This is an optimization exercise on Yosys and OpenROAD, whose aim is small area, not a production implementation.
Only the layout flow was run in this run; the RTL was not checked for function there.
In this run the design's own scripts or RTL, not TritonCTS, make the clock network.
No driver is modelled on the clock port, so clock power and skew are understated where the tree is cut down; a real chip needs a root buffer or a tree.

==> design/flow/config.mk <==
export PLATFORM = sky130hd
export DESIGN_NAME = gnx_link
export DESIGN_NICKNAME = gnx_link
export VERILOG_FILES = /design/flow/design.v
export SDC_FILE = /design/flow/constraint.sdc
export NUM_CORES = 4
export LEC_CHECK = 0
export CAP_MARGIN = 20
export CORE_MARGIN = 2
export CORE_UTILIZATION = 40
export SLEW_MARGIN = 20
==> design/flow/constraint.sdc <==
create_clock -name core_clock -period 5.0 [get_ports {clk}]
set_input_delay 1.0000 -clock core_clock [delete_from_list [all_inputs] [get_ports {clk}]]
set_output_delay 1.0000 -clock core_clock [all_outputs]
set_load 0.01 [all_outputs]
☆ ☆ ☆
▸ EXERCISE DESCRIPTION:
Of the lines above, output exactly those from the line bearing "No driver is" through the line bearing "export DESIGN_NICKNAME = gnx_link", inclusive.

▸ ANSWER FOR THIS EXERCISE:
No driver is modelled on the clock port, so clock power and skew are understated where the tree is cut down; a real chip needs a root buffer or a tree.

==> design/flow/config.mk <==
export PLATFORM = sky130hd
export DESIGN_NAME = gnx_link
export DESIGN_NICKNAME = gnx_link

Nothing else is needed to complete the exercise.